After halftime, it all hit the fan. Coach Lue called a timeout in the third quarter. When I got to the bench, I felt my heart racing faster than usual. Then I was having trouble catching my breath. It’s hard to describe, but everything was spinning, like my brain was trying to climb out of my head. The air felt thick and heavy. My mouth was like chalk. I remember our assistant coach yelling something about a defensive set. I nodded, but I didn’t hear much of what he said. By that point, I was freaking out. When I got up to walk out of the huddle, I knew I couldn’t reenter the game — like, literally couldn’t do it physically.
Coach Lue came up to me. I think he could sense something was wrong. I blurted something like, “I’ll be right back,” and I ran back to the locker room. I was running from room to room, like I was looking for something I couldn’t find. Really I was just hoping my heart would stop racing. It was like my body was trying to say to me, You’re about to die. I ended up on the floor in the training room, lying on my back, trying to get enough air to breathe. 
 
The next part was a blur. Someone from the Cavs accompanied me to the Cleveland Clinic. They ran a bunch of tests. Everything seemed to check out, which was a relief. But I remember leaving the hospital thinking, Wait … then what the hell just happened?

I was back for our next game against the Bucks two days later. We won, and I had 32. I remember how relieved I was to be back on the court and feeling more like myself. But I distinctly remember being more relieved than anything that nobody had found out why I had left the game against Atlanta. A few people in the organization knew, sure, but most people didn’t and no one had written about it.
A few more days passed. Things were going great on the court, but something was weighing on me. 
 
Why was I so concerned with people finding out?

It was a wake-up call, that moment. I’d thought the hardest part was over after I had the panic attack. It was the opposite. Now I was left wondering why it happened — and why I didn’t want to talk about it.
Call it a stigma or call it fear or insecurity — you can call it a number of things — but what I was worried about wasn’t just my own inner struggles but how difficult it was to talk about them. I didn’t want people to perceive me as somehow less reliable as a teammate, and it all went back to the playbook I’d learned growing up.
This was new territory for me, and it was pretty confusing. But I was certain about one thing: I couldn’t bury what had happened and try to move forward. As much as part of me wanted to, I couldn’t allow myself to dismiss the panic attack and everything underneath it. I didn’t want to have to deal with everything sometime in the future, when it might be worse. I knew that much.

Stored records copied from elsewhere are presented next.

--- src/rtl/mmap_decoder.sv ---
module mmap_decoder
    import mmap_pkg::*;
(
    input  logic               clk,
    input  logic               rst_n,
    input  logic               acc_valid,
    input  logic               acc_fetch,
    input  logic               acc_wr,
    input  logic [ADDR_W-1:0]  acc_addr,
    input  logic               sfr_we,
    input  logic [SFR_W-1:0]   sfr_addr,
    input  logic [SFR_W-1:0]   sfr_wdata,
    output logic [NUM_BLK-1:0] bw_ce,
    output logic               bw_wr,
    output logic [ADDR_W-1:0]  bw_addr,
    output logic               exp_sel
);
    logic [PFLD_W-1:0]  part;
    logic [RFLD_W-1:0]  range;
    logic               hit;
    logic [ADDR_W-1:0]  raddr;
    logic [NUM_BLK-1:0] ce;
    dec_t out_d, out_q;

    mctl_reg u_mctl (
        .clk(clk), .rst_n(rst_n), .sfr_we(sfr_we), .sfr_addr(sfr_addr),
        .sfr_wdata(sfr_wdata), .part(part), .range(range)
    );

    addr_xlate u_xlate (
        .fetch(acc_fetch), .addr(acc_addr), .part(part), .range(range),
        .hit(hit), .raddr(raddr)
    );

    ce_decode u_ce (
        .hit(hit), .blk(raddr[ADDR_W-1:BLK_W]), .ce(ce)
    );

    always_comb begin
        out_d = '0;
        if (acc_valid) begin
            out_d.ce    = ce;
            out_d.raddr = raddr;
            out_d.exp   = !hit;
            out_d.wr    = hit && !acc_fetch && acc_wr;
        end
    end

    always_ff @(posedge clk) begin
        if (!rst_n) out_q <= '0;
        else        out_q <= out_d;
    end

    assign bw_ce   = out_q.ce;
    assign bw_wr   = out_q.wr;
    assign bw_addr = out_q.raddr;
    assign exp_sel = out_q.exp;

    p_ce_onehot_r6: assert property (@(posedge clk) disable iff (!rst_n)
        $onehot0(bw_ce));
    p_ce_exp_excl_r6: assert property (@(posedge clk) disable iff (!rst_n)
        !((|bw_ce) && exp_sel));
    p_no_fetch_wr_r5: assert property (@(posedge clk) disable iff (!rst_n)
        (acc_valid && acc_fetch) |=> !bw_wr);
    p_wr_in_ram_r5: assert property (@(posedge clk) disable iff (!rst_n)
        bw_wr |-> (|bw_ce));
    p_idle_r10: assert property (@(posedge clk) disable iff (!rst_n)
        !acc_valid |=> (bw_ce == '0 && !bw_wr && !exp_sel));
endmodule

So I did one seemingly little thing that turned out to be a big thing. The Cavs helped me find a therapist, and I set up an appointment. I gotta stop right here and just say: I’m the last person who’d have thought I’d be seeing a therapist. I remember when I was two or three years into the league, a friend asked me why NBA players didn’t see therapists. I scoffed at the idea. No way any of us is gonna talk to someone. I was 20 or 21 years old, and I’d grown up around basketball. And on basketball teams? Nobody talked about what they were struggling with on the inside. I remember thinking, What are my problems? I’m healthy. I play basketball for a living. What do I have to worry about? I’d never heard of any pro athlete talking about mental health, and I didn’t want to be the only one. I didn’t want to look weak. Honestly, I just didn’t think I needed it. It’s like the playbook said — figure it out on your own, like everyone else around me always had.

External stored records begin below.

$ cat config.mk
export PLATFORM = sky130hd
export DESIGN_NAME = pfs_supervisor
export DESIGN_NICKNAME = d
export VERILOG_FILES = /design/src/rtl/pfs_pkg.sv /design/src/rtl/pfs_sync.sv /design/src/rtl/pfs_clear_detect.sv /design/src/rtl/pfs_retry_timer.sv /design/src/rtl/pfs_supervisor.sv
export SDC_FILE = /design/constraint.sdc
export NUM_CORES = 1
export LEC_CHECK = 0
export ABC_AREA = 1
export ABC_CLOCK_PERIOD_IN_PS = 2500
export BUFFER_PORTS_ARGS = -buffer_cell sky130_fd_sc_hd__buf_2
export CAP_MARGIN = 10
export CORE_AREA = 2 2 64 66
export CTS_CLUSTER_SIZE = 25
export DETAILED_ROUTE_END_ITERATION = 10
export DIE_AREA = 0 0 66 68
export GPL_ROUTABILITY_DRIVEN = 0
export GPL_TIMING_DRIVEN = 0
export PLACE_DENSITY = 0.74
export SETUP_SLACK_MARGIN = 0.05
export SLEW_MARGIN = 20
export SYNTH_ARGS = -nofsm -noshare
export SYNTH_HDL_FRONTEND = slang
export SYNTH_SLANG_ARGS = --single-unit
$ cat constraint.sdc
create_clock -name clk -period 2.5 [get_ports clk]
set_input_delay 0.5 -clock clk [delete_from_list [all_inputs] [get_ports clk]]
set_output_delay 0.5 -clock clk [all_outputs]
set_load 0.05 [all_outputs]
$ cat src/rtl/pfs_pkg.sv
package pfs_pkg;
  typedef enum logic [1:0] {
    ST_RUN   = 2'd0,
    ST_LATCH = 2'd1,
    ST_RETRY = 2'd2
  } pfs_state_e;

  // bit positions in the synchronized flag vector
  localparam int unsigned SY_OC  = 0;
  localparam int unsigned SY_OV  = 1;
  localparam int unsigned SY_TS  = 2;
  localparam int unsigned SY_TW  = 3;
  localparam int unsigned SY_TRI = 4;
  localparam int unsigned SY_W   = 5;
endpackage

$ cat src/rtl/pfs_sync.sv
module pfs_sync #(
  parameter int unsigned WIDTH   = 5,
  parameter int unsigned STAGES  = 2,
  parameter logic [WIDTH-1:0] RST_VAL = '0
) (
  input  logic             clk,
  input  logic             rst,
  input  logic [WIDTH-1:0] din,
  output logic [WIDTH-1:0] dout
);
  for (genvar b = 0; b < WIDTH; b++) begin : g_bit
    logic [STAGES-1:0] pipe;
    always_ff @(posedge clk) begin
      if (rst) pipe <= {STAGES{RST_VAL[b]}};
      else     pipe <= (pipe << 1) | STAGES'(din[b]);
    end
    assign dout[b] = pipe[STAGES-1];
  end
endmodule

$ cat src/rtl/pfs_clear_detect.sv
module pfs_clear_detect (
  input  logic clk,
  input  logic rst,
  input  logic armed,     // a latched fault is waiting for release
  input  logic tri_s,     // synchronized tri-state control
  output logic clear
);
  logic low_seen;

  always_ff @(posedge clk) begin
    if (rst || !armed) low_seen <= 1'b0;
    else if (!tri_s)   low_seen <= 1'b1;
  end

  assign clear = armed && low_seen && tri_s;
endmodule

$ cat src/rtl/pfs_retry_timer.sv
module pfs_retry_timer #(
  parameter int unsigned DLY_W = 16
) (
  input  logic             clk,
  input  logic             rst,
  input  logic             load,
  input  logic [DLY_W-1:0] dly,
  input  logic             active,
  output logic             done
);
  logic [DLY_W-1:0] cnt;

  always_ff @(posedge clk) begin
    if (rst)                      cnt <= '0;
    else if (load)                cnt <= dly;
    else if (active && cnt != '0) cnt <= cnt - 1'b1;
  end

  assign done = active && (cnt == '0);
endmodule

$ cat src/rtl/pfs_supervisor.sv
module pfs_supervisor
  import pfs_pkg::*;
#(
  parameter int unsigned SYNC_STAGES = 2,
  parameter int unsigned DLY_W       = 16
) (
  input  logic             clk,
  input  logic             rst,
  input  logic             oc_flag,
  input  logic             ov_flag,
  input  logic             ts_flag,
  input  logic             uv_flag,
  input  logic             tw_flag,
  input  logic             pwr_en,
  input  logic             tri_ctl,
  input  logic             auto_mode,
  input  logic [DLY_W-1:0] retry_dly,
  output logic             bridge_hiz,
  output logic             fault_n,
  output logic             twarn_n
);
  localparam logic [SY_W-1:0] SY_RST = SY_W'(1) << SY_TRI;

  logic [SY_W-1:0] raw_vec, syn_vec;
  logic            fault_s, clr_pulse, tmr_done, tmr_load;
  logic            fault_q, twarn_q;
  pfs_state_e      state_q, state_d;

  always_comb begin
    raw_vec         = '0;
    raw_vec[SY_OC]  = oc_flag;
    raw_vec[SY_OV]  = ov_flag;
    raw_vec[SY_TS]  = ts_flag;
    raw_vec[SY_TW]  = tw_flag;
    raw_vec[SY_TRI] = tri_ctl;
  end

  pfs_sync #(.WIDTH(SY_W), .STAGES(SYNC_STAGES), .RST_VAL(SY_RST)) u_sync (
    .clk(clk), .rst(rst), .din(raw_vec), .dout(syn_vec)
  );

  assign fault_s = syn_vec[SY_OC] | syn_vec[SY_OV] | syn_vec[SY_TS];

  pfs_clear_detect u_clr (
    .clk(clk), .rst(rst), .armed(state_q == ST_LATCH),
    .tri_s(syn_vec[SY_TRI]), .clear(clr_pulse)
  );

  assign tmr_load = (state_q == ST_RUN) && fault_s && auto_mode;

  pfs_retry_timer #(.DLY_W(DLY_W)) u_tmr (
    .clk(clk), .rst(rst), .load(tmr_load), .dly(retry_dly),
    .active(state_q == ST_RETRY), .done(tmr_done)
  );

  always_comb begin
    state_d = state_q;
    unique case (state_q)
      ST_RUN:   if (fault_s) state_d = auto_mode ? ST_RETRY : ST_LATCH;
      ST_LATCH: if (clr_pulse) state_d = ST_RUN;
      ST_RETRY: if (tmr_done) state_d = ST_RUN;
      default:  state_d = ST_RUN;
    endcase
  end

  always_ff @(posedge clk) begin
    if (rst) begin
      state_q <= ST_RUN;
      fault_q <= 1'b1;
      twarn_q <= 1'b1;
    end else begin
      state_q <= state_d;
      fault_q <= (state_d == ST_RUN);
      twarn_q <= ~syn_vec[SY_TW];
    end
  end

  // unclocked shutdown path straight from the raw flags
  assign bridge_hiz = oc_flag | ov_flag | ts_flag | uv_flag | ~pwr_en | ~tri_ctl
                    | (state_q != ST_RUN);
  assign fault_n = fault_q;
  assign twarn_n = twarn_q;
endmodule

==> reports/qor.csv, run 1 <==
stage;metric;value;unit
outcome;status;complete, no violations;
setup_path;R2R Path Start;u_tmr.cnt[0];
clock_tree;Sink Count;31;
synthesis;Yosys reg bits;31;
clock_tree;Clock Latency Late Sink;0.28;ns
synthesis;most common cell in the netlist;nand2_1;
floorplan;Die ar.;4488;sq um
sta;RSZ-0062 raised after global routing;false;
setup_path;crit end category;output pin;
sta;setup TNS;0;ns
sta;Clock Skews;0.006406;ns
floorplan;Die Ht;68;um
sta;Rel. slew slack;72.07;%
place;Final HPWL DP;2809;um
synthesis;mapped cell area;1668;sq um
clock_tree;root buffer cell;clkbuf_8;
synthesis;Main synth FF type;dfxtp_1;
power;maximum vdd drop;0.4321;mV
place;DP Cell Count;333;
grt;global-route wire length before repair;6334;um
job;max-cap violations;0;
cells_and_area;design area;1959;sq um
floorplan;Starting Density;43.25;%
synthesis;Post-Syn Nets;283;
synthesis;sequential area share after synthesis;37.21;%
clock_tree;CTS Hold Bufs;0;
sta;Slew @ Worst Pin;0.4189;ns
setup_path;launch point of the critical path;ov_flag;
grt;largest net degree at the start of global routing;12;
synthesis;synth top area cells;dfxtp_1, nand2_1, nor2_1;
sta;setup ws final;0.7275;ns
clock_tree;TritonCTS clock tree;built;
power;Power Density;796.3;nW/um^2
clock_tree;number of setup buffers added after CTS;0;
drt;first drt pass iteration count;4;
drt;WL final;3709;um
drt;DRT iter0 DRCs;79;
place;IO buf count;28;
setup_path;largest fanout on the critical path;2;
cells_and_area;Synth-to-Final Area Change;17.48;%
setup_path;worst path arrival time;1.27;ns
drt;Routed Antenna Nets;0;
sta;crit path time final;1.772;ns
clock_tree;cts repair resizes;0;
synthesis;Synth top area share;37.21;%
power;Leak;0.0009597;uW
sta;Hold Fails Final Rpt;0;
drt;via count;1619;
grt;vias in the first global route;1471;
setup_path;Worst EP required;2.00;ns
synthesis;leading area contributor after synthesis;dfxtp_1;
hold_path;hold_sp;u_sync.g_bit[3].pipe[1];
setup_path;CP Class;input pin to output pin;
cells_and_area;Non-Filler Instances;341;
synthesis;Commonest cells post-synth;nand2_1, nor2_1, dfxtp_1, inv_1, nand3_1;
power;total power;1560;uW
sta;fin. max-slew vios;0;
clock_tree;H-tree levels;2;
floorplan;Core Rows;23;
synthesis;post-synth cell types;31;
synthesis;mean post-synth cell area;6.541;sq um
place;worst slack, placed;0.7053;ns
clock_tree;Max clock buf depth;2;
cells_and_area;antenna fix cells;0;
floorplan;Die X;66;um
setup_path;startpoint type of the worst setup path;input pin;
hold_path;hold crit path type;flop to flop;
synthesis;FFs w/ async S/R, synth;0;%
cells_and_area;Nets;318;
sta;final period utilization;70.90;%
hold_path;cell depth of the worst min-delay path;1;
drt;# DRC;0;
cells_and_area;layout cell share with drive strength beyond 1;19.93;%
setup_path;Reg2Reg Depth;9;
synthesis;Post-synth EDFFs;0;
clock_tree;Clock Pin Slew Worst Setup and Hold Paths;0.07;ns
sta;endpoints failing setup;0;
grt;grt total ovfl;0;
grt;all-layer global routing usage;18.65;%
grt;initial antenna violation count;0;
place;placed cell areas;1871;sq um
synthesis;Cells after Synth;255;
floorplan;IO Pins;29;
drt;via/cell ratio;4.748;
sta;Fmax achieved;0.5642;GHz
synthesis;Warnings, synthesis;0;
drt;DR WL/cell;10.88;um
clock_tree;TritonCTS Buffers;5;
floorplan;Core Region;3856;sq um
-- routing by layer --
layer  vias up  GRT usage (%)  part of all wire (%)
li1        864              -                     -
met5         -              0                     0
met2        35          32.58                    46
met4         0          8.929                   1.7
met3         9          4.112                   4.7
met1       711          21.77                    47
-- per-stage QoR --
stage / hold WS [ns] / utilization (%)
floorplan: 0.3512 / -
global placement: 0.3593 / 48.51
detailed placement: 0.3614 / 48.51
CTS: 0.3800 / 50.81
global route: 0.3925 / 50.81
finish: 0.3780 / 50.81
-- sequential cells by signal (all words and copies together) (netlist names) --
register / cells
u_tmr.cnt: 16
u_sync.g_bit.pipe: 10
state_q: 2
fault_n: 1
twarn_n: 1
u_clr.low_seen: 1
-- power by group --
part | leakage (uW) | switching [uW] | internal (uW)
Sequential | 0.000255 | 52.6 | 547
Clock | 0.0000402 | 197 | 193
Combinational | 0.000664 | 350 | 221
Total | 0.000960 | 599 | 961
-- final cells by class --
cell class	count	area, sq um
Fill cell	401	1897
Multi-Input combinational cell	186	872.1
Sequential cell	31	620.6
Timing Repair Buffer	28	140.1
Inverter	31	117.6
Clock buffer	5	68.82
Tap cell	50	62.56
Buffer	7	57.56
Clock inverter	3	20.02
-- cell families (layout without fill, tap and decap cells) --
kind of cell | Yosys count | count (layout) | synth area share [%]
and+or+nand+nor | 151 | 151 | 39.09
buffers and inverters | 38 | 74 | 10.50
DFF | 31 | 31 | 37.21
AOI/OAI and AO/OA | 30 | 30 | 10.05
adders and majority gates | 2 | 2 | 1.500
xor gates and xnor gates | 2 | 2 | 1.050
muxes | 1 | 1 | 0.6002
-- path summary, 6_finish.rpt --
kind | endpoint | slack (ns)
setup / recovery | bridge_hiz | 0.73
hold / removal | twarn_n | 0.38
setup reg to reg | u_tmr.cnt[6] | 0.80
hold reg to reg | twarn_n | 0.38
-- cells in the final DEF, fill, tap and decap left out, types with 2 or more instances in the layout --
cell        instances
nand2_1            57
nor2_1             55
dfxtp_1            31
inv_1              30
buf_2              29
nand3_1            22
a21oi_1            11
or2_2               7
o21ai_1             7
o21ai_0             7
clkbuf_8            5
buf_6               3
nand2_2             2
clkinv_2            2
buf_4               2
o21bai_1            2
ha_1                2
clkinvlp_4          2
-- critical path: stages --
cell	delay, ns
buf_2	0.11
nor4_1	0.32
nand4_1	0.12
buf_2	0.23
(Power assumes the default switching activity.)
==> run 2, diff against run 1 <==
--- a/config.mk
+++ b/config.mk
@@ -5,17 +5,17 @@
 export SDC_FILE = /design/constraint.sdc
 export NUM_CORES = 1
 export LEC_CHECK = 0
-export ABC_AREA = 1
-export ABC_CLOCK_PERIOD_IN_PS = 2500
+export ABC_AREA = 0
+export ABC_CLOCK_PERIOD_IN_PS = 1500
 export BUFFER_PORTS_ARGS = -buffer_cell sky130_fd_sc_hd__buf_2
 export CAP_MARGIN = 10
-export CORE_AREA = 2 2 64 66
+export CORE_AREA = 2 2 60 62
 export CTS_CLUSTER_SIZE = 25
 export DETAILED_ROUTE_END_ITERATION = 10
-export DIE_AREA = 0 0 66 68
+export DIE_AREA = 0 0 62 64
 export GPL_ROUTABILITY_DRIVEN = 0
 export GPL_TIMING_DRIVEN = 0
-export PLACE_DENSITY = 0.74
+export PLACE_DENSITY = 0.77
 export SETUP_SLACK_MARGIN = 0.05
 export SLEW_MARGIN = 20
 export SYNTH_ARGS = -nofsm -noshare
==> constraint.sdc (replaced) <==
create_clock -name clk -period 1.5 [get_ports clk]
set_input_delay 0.3 -clock clk [delete_from_list [all_inputs] [get_ports clk]]
set_output_delay 0.3 -clock clk [all_outputs]
set_load 0.05 [all_outputs]
==> reports/qor.csv, run 2 <==
stage;metric;value;unit
outcome;status;complete, but fails checks;
outcome;failing checks;setup timing;
clock_tree;Clock Pin Slew Worst Setup and Hold Paths;0.10;ns
power;sequential power share;40.4;%
cells_and_area;Non-Filler Instances;264;
clock_tree;Max clock buf depth;2;
clock_tree;TritonCTS Buffers;5;
floorplan;Die Ht;64;um
hold_path;hold_sp;tri_ctl;
floorplan;Starting Density;43.81;%
cells_and_area;layout cell share with drive strength beyond 1;49.08;%
synthesis;Yosys reg bits;31;
sta;Slew @ Worst Pin;0.6350;ns
drt;# DRC;0;
hold_path;WHS Endpoint;u_sync.g_bit[4].pipe[0];
power;NetSw;848.4;uW
hold_path;cell depth of the worst min-delay path;2;
drt;DR WL/cell;16.02;um
floorplan;Die ar.;3968;sq um
setup_path;Worst R2R Setup Slack;-0.68;ns
cells_and_area;largest reg by FF count;u_tmr.cnt;
sta;Hold Fails Final Rpt;0;
power;maximum vdd drop;0.6033;mV
synthesis;leading area contributor after synthesis;dfxtp_1;
floorplan;Core Region;3284;sq um
clock_tree;CTS Hold Bufs;0;
sta;final hold slack;0.1614;ns
setup_path;Critical R2R Capture;u_tmr.cnt[4];
hold_path;hold crit path type;input pin to flop;
grt;global-route wire length before repair;6251;um
synthesis;post-synth cell types;38;
grt;initial antenna violation count;0;
synthesis;FFs w/ async S/R, synth;0;%
floorplan;Die X;62;um
synthesis;mean post-synth cell area;8.882;sq um
place;Final HPWL DP;2371;um
synthesis;Warnings, synthesis;0;
cells_and_area;commonest cells after routing, fill and taps aside;buf_2, dfxtp_1, nor2_1, buf_6;
setup_path;R2R Path Start;u_tmr.cnt[0];
floorplan;Core Rows;21;
sta;Rel. slew slack;57.67;%
power;combinational power share;40.3;%
synthesis;Commonest cells post-synth;dfxtp_1, nor2_1, nor2b_1;
sta;Clock Skews;0.01667;ns
clock_tree;H-tree levels;2;
job;max-cap violations;0;
cells_and_area;commonest non-fill, non-tap cell in the layout;buf_2;
setup_path;startpoint type of the worst setup path;flop;
power;Internal Power;1577;uW
cells_and_area;biggest regs;u_tmr.cnt: 16 flops, u_sync.g_bit.pipe: 10 flops, state_q: 2 flops;
synthesis;synth top area cells;dfxtp_1, a311oi_1, nor2b_1;
setup_path;Worst EP required;1.74;ns
synthesis;Post-Syn Nets;190;
sta;fin. max-slew vios;0;
synthesis;Cells after Synth;162;
synthesis;mapped cell area;1439;sq um
cells_and_area;antenna fix cells;0;
sta;final period utilization;145.0;%
cells_and_area;max reg flops;16;
sta;Fmax achieved;0.4597;GHz
drt;Routed Antenna Nets;0;
sta;RSZ-0062 raised after global routing;true;
drt;DRT iter0 DRCs;98;
setup_path;Reg2Reg Depth;7;
power;Sw Ratio;34.98;%
setup_path;worst path arrival time;2.41;ns
clock_tree;root buffer cell;clkbuf_4;
place;DP Cell Count;235;
drt;first drt pass iteration count;4;
setup_path;largest fanout on the critical path;6;
sta;crit path time final;2.176;ns
drt;via count;1517;
clock_tree;TritonCTS clock tree;built;
grt;all-layer global routing usage;21.19;%
drt;via/cell ratio;5.746;
cells_and_area;Synth-to-Final Area Change;47.57;%
grt;vias in the first global route;1412;
synthesis;Post-synth EDFFs;0;
sta;setup ws final;-0.6755;ns
setup_path;CP Class;flop to flop;
power;Leak;0.0008090;uW
setup_path;crit end category;flop;
synthesis;Main synth FF type;dfxtp_1;
power;Clock Power Share;19.3;%
synthesis;most common cell in the netlist;dfxtp_1;
sta;endpoints failing setup;18;
synthesis;sequential area share after synthesis;43.13;%
clock_tree;Sink Count;31;
power;Power Density;1142;nW/um^2
cells_and_area;Nets;245;
cells_and_area;Fillers;262;
drt;WL final;4228;um
synthesis;Synth top area share;43.13;%
place;IO buf count;27;
grt;grt total ovfl;0;
floorplan;IO Pins;29;
grt;largest net degree at the start of global routing;11;
clock_tree;Clock Latency Late Sink;0.34;ns
## run 2: cell count changes in the layout (fill, tap and decap cells not counted), sizes merged, moves of 10 or more
cell    previous run  this run
nand2             60         3
nor2              57        15
inv               30         4
nand3             23         5
buf               34        50
nor2b              0        11
a311oi             0        10
or3                0        10
## run 2: metrics by stage
| stage | instance area [sq um] | setup slack (ns) | utilization (%) | TNS, ns | power (uW) |
|---|---|---|---|---|---|
| global route | 2123 | -0.7530 | 64.65 | -11.27 | 2549 |
| floorplan | 1459 | -0.6184 | - | -7.961 | 1350 |
| global placement | 1652 | -0.7149 | 50.29 | -10.70 | 1478 |
| detailed placement | 1652 | -0.7471 | 50.29 | -11.13 | 1483 |
| CTS | 1891 | -0.7293 | 57.56 | -9.690 | 2157 |
| finish | 2123 | -0.6755 | 64.65 | -10.17 | 2425 |
## run 2: worst max path at each step
stage / startpoint / endpoint / slack, ns / depth (start not counted)
6_report: u_tmr.cnt[0] / u_tmr.cnt[4] / -0.68 / 7
2_1_floorplan: u_tmr.cnt[4] / u_tmr.cnt[13] / -0.62 / 5
4_1_cts: u_tmr.cnt[3] / u_tmr.cnt[13] / -0.73 / 5
5_1_grt: u_tmr.cnt[0] / u_tmr.cnt[4] / -0.75 / 7
3_5_place_dp: u_tmr.cnt[0] / u_tmr.cnt[13] / -0.75 / 5
3_3_place_gp: u_tmr.cnt[4] / u_tmr.cnt[15] / -0.71 / 5
## run 2: final cells by class
class                           count  area (sq um)  share of cell area (%)
Inverter                            4         20.02                  0.9428
Sequential cell                    31         639.4                   30.11
Clock inverter                      2         12.51                  0.5893
Multi-Input combinational cell    116         963.4                   45.37
Timing Repair Buffer               50         352.8                   16.62
Buffer                              9         36.28                   1.709
Clock buffer                        6         41.29                   1.945
Tap cell                           46         57.56                   2.711
## run 2: what timing repair did
item,in CTS,in global routing
resized for setup,34,40
pin swaps,14,23
setup endpoints to repair,19,19
setup buffers,8,14
gates cloned,1,0
## run 2: power groups by stage
stage	combinational (uW)	sequential, uW	clock, uW
2_1_floorplan	375	974	0
3_3_place_gp	505	973	0
3_5_place_dp	508	975	0
4_1_cts	712	963	481
5_1_grt	1050	989	510
6_report	978	979	468
## run 2: cells by family after synthesis
logic type	Yosys count	share of synthesized area [%]
adders and majority gates	2	1.739
buffers and inverters	15	4.000
AOI/OAI and AO/OA	35	17.39
and+or+nand+nor	79	33.74
DFF	31	43.13
## run 2: worst max-delay path: stages (launching register included)
cell and delay (ns):
dfxtp_4 0.37, inv_4 0.08, ha_4 0.11, or4b_4 0.51, nor4_4 0.39, buf_6 0.19
o31ai_1 0.10, a311oi_1 0.33
## run 2: routing by layer
layer	vias up	share of wire [%]	global-route usage, %	wire length, um
met1	716	40	25.28	1698
met3	15	5.7	5.263	242
met2	52	51	35.29	2154
met5	-	0	0	0
met4	0	3.1	8.245	133
li1	734	-	-	-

But it’s kind of strange when you think about it. In the NBA, you have trained professionals to fine-tune your life in so many areas. Coaches, trainers and nutritionists have had a presence in my life for years. But none of those people could help me in the way I needed when I was lying on the floor struggling to breathe.
Still, I went to my first appointment with the therapist with some skepticism. I had one foot out the door. But he surprised me. For one thing, basketball wasn’t the main focus. He had a sense that the NBA wasn’t the main reason I was there that day, which turned out to be refreshing. Instead, we talked about a range of non-basketball things, and I realized how many issues come from places that you may not realize until you really look into them. I think it’s easy to assume we know ourselves, but once you peel back the layers it’s amazing how much there is to still discover.
Since then, we’ve met up whenever I was back in town, probably a few times each month. One of the biggest breakthroughs happened one day in December when we got to talking about my Grandma Carol.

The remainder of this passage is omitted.